Researchers in the Whiting School of Engineering's Department of Computer Science have developed new motion tracking algorithms that can map out magnetic resonance images of cardiac structures in a way that improves the speed, quality and contrast of cardiovascular magnetic resonance imaging (MRI).
MRI is a widely used means for screening the heart and surrounding blood vessels. MRI uses radio waves to generate energy and then measure the response or signal of a specific tissue in the body. It uses this data to build a 3-D image of the internal organ being studied.
The process for creating images through an MRI requires obtaining data in small increments and then reconstructing a 3-D model by performing complicated mathematical manipulations on the data. The process for obtaining high-resolution images is very slow and time-consuming.
For the cardiovascular system, the data acquisition occurs over multiple heartbeats, causing the coronary arteries and valves being studied to move substantially while the image is taken. This often introduces artifacts and produces blurred, low-contrast images of the heart.
Additionally there is great variation between the respiratory functions of different patients, further complicating physicians' efforts to analyze and predict the motion of the heart and correct for it through motion compensation algorithms.

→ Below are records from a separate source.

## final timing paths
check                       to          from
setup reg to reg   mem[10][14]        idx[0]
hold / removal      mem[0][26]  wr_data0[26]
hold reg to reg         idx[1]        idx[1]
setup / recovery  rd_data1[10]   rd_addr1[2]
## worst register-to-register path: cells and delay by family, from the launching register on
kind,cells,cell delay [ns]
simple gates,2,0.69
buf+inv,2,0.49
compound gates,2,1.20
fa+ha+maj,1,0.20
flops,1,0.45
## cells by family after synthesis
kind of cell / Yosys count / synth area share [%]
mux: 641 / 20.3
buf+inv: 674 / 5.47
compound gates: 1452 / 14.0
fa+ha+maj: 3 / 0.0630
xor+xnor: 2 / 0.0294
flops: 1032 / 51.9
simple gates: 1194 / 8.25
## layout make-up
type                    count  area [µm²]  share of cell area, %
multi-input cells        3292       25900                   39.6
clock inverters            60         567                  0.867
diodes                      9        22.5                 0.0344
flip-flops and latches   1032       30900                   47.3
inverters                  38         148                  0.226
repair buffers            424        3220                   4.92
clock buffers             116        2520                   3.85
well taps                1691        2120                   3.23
$ cat config.mk
export PLATFORM = sky130hd
export DESIGN_NAME = fdiv_issue_stage_flat
export DESIGN_NICKNAME = d
export VERILOG_FILES = /design/src/rtl/fdiv_issue_stage_if.sv /design/src/rtl/fdiv_issue_stage.sv /design/src/flat_wrapper.sv
export SDC_FILE = /design/constraint.sdc
export NUM_CORES = 1
export LEC_CHECK = 0
export ABC_AREA = 1
export BUFFER_PORTS_ARGS = -buffer_cell sky130_fd_sc_hd__clkbuf_2
export CAP_MARGIN = 20
export CORE_MARGIN = 1.5
export CORE_UTILIZATION = 51
export CTS_BUF_LIST = sky130_fd_sc_hd__clkbuf_2 sky130_fd_sc_hd__clkbuf_4 sky130_fd_sc_hd__clkbuf_8
export CTS_CLUSTER_SIZE = 14
export DETAILED_ROUTE_END_ITERATION = 10
export PLACE_DENSITY = 0.82
export SYNTH_ARGS = -nofsm -noshare
export SYNTH_HDL_FRONTEND = slang
export SYNTH_SLANG_ARGS = --single-unit
export TNS_END_PERCENT = 30
$ cat constraint.sdc
create_clock -name clk -period 4.1 [get_ports clk]
set_input_delay 1.025 -clock clk [delete_from_list [all_inputs] [get_ports clk]]
set_output_delay 1.025 -clock clk [all_outputs]
set_load 0.01 [all_outputs]
$ cat src/rtl/fdiv_issue_stage_if.sv
// Handshake and divide-core bus for fdiv_issue_stage. The sticky-flag signals
// exist only when FDIV_STICKY_FLAGS_EN is defined.
interface fdiv_issue_stage_if #(
    parameter int XLEN = 32
);
    logic            in_valid;
    logic            in_ready;
    logic [XLEN-1:0] in_a;
    logic [XLEN-1:0] in_b;
    logic [XLEN-1:0] div_a;
    logic [XLEN-1:0] div_b;
    logic [XLEN-1:0] div_result;
    logic            out_valid;
    logic            out_ready;
    logic [XLEN-1:0] out_result;
    logic [3:0]      out_flags;
`ifdef FDIV_STICKY_FLAGS_EN
    logic            flags_clr;
    logic [3:0]      sticky_flags;

    modport slave (
        input  in_valid, in_a, in_b, div_result, out_ready, flags_clr,
        output in_ready, div_a, div_b, out_valid, out_result, out_flags, sticky_flags
    );
    modport master (
        output in_valid, in_a, in_b, div_result, out_ready, flags_clr,
        input  in_ready, div_a, div_b, out_valid, out_result, out_flags, sticky_flags
    );
`else
    modport slave (
        input  in_valid, in_a, in_b, div_result, out_ready,
        output in_ready, div_a, div_b, out_valid, out_result, out_flags
    );
    modport master (
        output in_valid, in_a, in_b, div_result, out_ready,
        input  in_ready, div_a, div_b, out_valid, out_result, out_flags
    );
`endif
endinterface
<file path="config.mk">
export PLATFORM = sky130hd
export DESIGN_NAME = tag_rx_slot_sched
export DESIGN_NICKNAME = d
export VERILOG_FILES = /design/src/rtl/tag_anc_pkg.sv /design/src/rtl/edge_det.sv /design/src/rtl/tag_rx_slot_sched.sv
export SDC_FILE = /design/constraint.sdc
export NUM_CORES = 1
export LEC_CHECK = 0
export BUFFER_PORTS_ARGS = -buffer_cell sky130_fd_sc_hd__buf_2
export CAP_MARGIN = 20
export CELL_PAD_IN_SITES_DETAIL_PLACEMENT = 1
export CELL_PAD_IN_SITES_GLOBAL_PLACEMENT = 2
export CORE_MARGIN = 2
export CORE_UTILIZATION = 39
export CTS_CLUSTER_DIAMETER = 150
export CTS_CLUSTER_SIZE = 20
export DETAILED_ROUTE_END_ITERATION = 10
export GPL_TIMING_DRIVEN = 0
export PLACE_DENSITY = 0.81
export SETUP_SLACK_MARGIN = 0.5
export SYNTH_ARGS = -nofsm -noshare
export SYNTH_HDL_FRONTEND = slang
export SYNTH_HIERARCHICAL = 1
export SYNTH_SLANG_ARGS = --single-unit
</file>
<file path="constraint.sdc">
create_clock -name clk -period 3.2 [get_ports clk]
set_clock_uncertainty 0.15 [all_clocks]
set_input_delay 0.32 -clock clk [delete_from_list [all_inputs] [get_ports clk]]
set_output_delay 0.32 -clock clk [all_outputs]
set_load 0.05 [all_outputs]
</file>
[src/rtl/result_pkg.sv]
// result_pkg: shared types and helpers for the result accumulator.
// Optional feature macro used by this slice: RESULT_RELU_EN (ReLU before saturation).
package result_pkg;

  typedef enum logic [1:0] {
    IDLE = 2'd0,
    ACC  = 2'd1,
    POST = 2'd2,
    FIN  = 2'd3
  } state_e;

  localparam int OUT_W  = 16;
  localparam int DATA_W = 32;

  localparam logic signed [63:0] OUT_MAX = 64'sd32767;
  localparam logic signed [63:0] OUT_MIN = -64'sd32768;

  // Clamp a wide signed value into the signed 16-bit output range.
  function automatic logic [OUT_W-1:0] sat_to_out(input logic signed [63:0] x);
    if (x > OUT_MAX) return 16'h7FFF;
    else if (x < OUT_MIN) return 16'h8000;
    else return x[OUT_W-1:0];
  endfunction

endpackage

[src/rtl/result_postproc.sv]
// result_postproc: combinational bias add, fixed-point rescale, optional ReLU
// (macro RESULT_RELU_EN) and saturation to signed 16 bit.
module result_postproc
  import result_pkg::*;
#(
  parameter int ACC_W = 40,
  parameter int SHIFT = 8
) (
  input  logic signed [ACC_W-1:0] acc,
  input  logic        [OUT_W-1:0] bias,
  output logic        [OUT_W-1:0] value
);

  logic signed [ACC_W-1:0] bias_ext;
  logic signed [ACC_W-1:0] sum;
  logic signed [ACC_W-1:0] shifted;
  logic signed [63:0]      wide;

  // Bias is aligned to the accumulator's fraction bits before the rescale shift.
  always_comb begin
    bias_ext = {{(ACC_W-OUT_W){bias[OUT_W-1]}}, bias};
    sum      = acc + (bias_ext <<< SHIFT);
    shifted  = sum >>> SHIFT;
    wide     = {{(64-ACC_W){shifted[ACC_W-1]}}, shifted};
`ifdef RESULT_RELU_EN
    if (wide[63]) wide = '0;
`else
`endif
    value    = sat_to_out(wide);
  end

endmodule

The Computational Interaction and Robots Lab, led by computer scientist Gregory Hager, designed a novel computer program called DEMOTRACS that is used to simplify MRI of the heart in real-time. A report on the computer program appears in the June 2007 proceedings of the IEEE Conference on Computer Vision and Pattern Recognition.
By tracking the arteries associated with the heart in low-resolution magnetic resonance images at high speeds and then "subtracting" the artifacts that are out of place, the new technique produces images that show the heart as if it were immobile.
After an initial scan of the heart, the captured magnetic resonance images are then used to re-position the next scan of the heart in a specified plane depending on whether the heart valve or arteries are being imaged. After continuous imaging, the algorithm then extracts the motion of the surrounding tissue based on the fixed plane of the image.
By tracking the heart structures across a host of resolutions, from temporal and spatial resolutions to high and low resolutions, a final image free of the artifacts caused by heart motion can be generated.
The algorithm can then be adapted by creating a template, or a stored reference window, for each specific region of the heart, thereby producing highly accurate estimates of the motion of each structure and the necessary extraction to produce an accurate image. Multiple templates were developed to account for the various deformations that occur as the heart beats, optimized by a standard coordinate mapping system.
So far the multiple-template algorithm developed by the Hopkins team has been able to image the heart and various cardiac structures accurately in magnetic resonance images in a variety of cardiac cycles. This development has been shown to greatly increase both the speed and quality at which MRI resultsare produced.
The researchers are now working towards integrating their algorithm with an MRI scanner to evaluate their motion-compensation techniques on human volunteers. Their estimation techniques will then be optimized to assist physicians in making accurate and early diagnoses of heart disease in at-risk patients.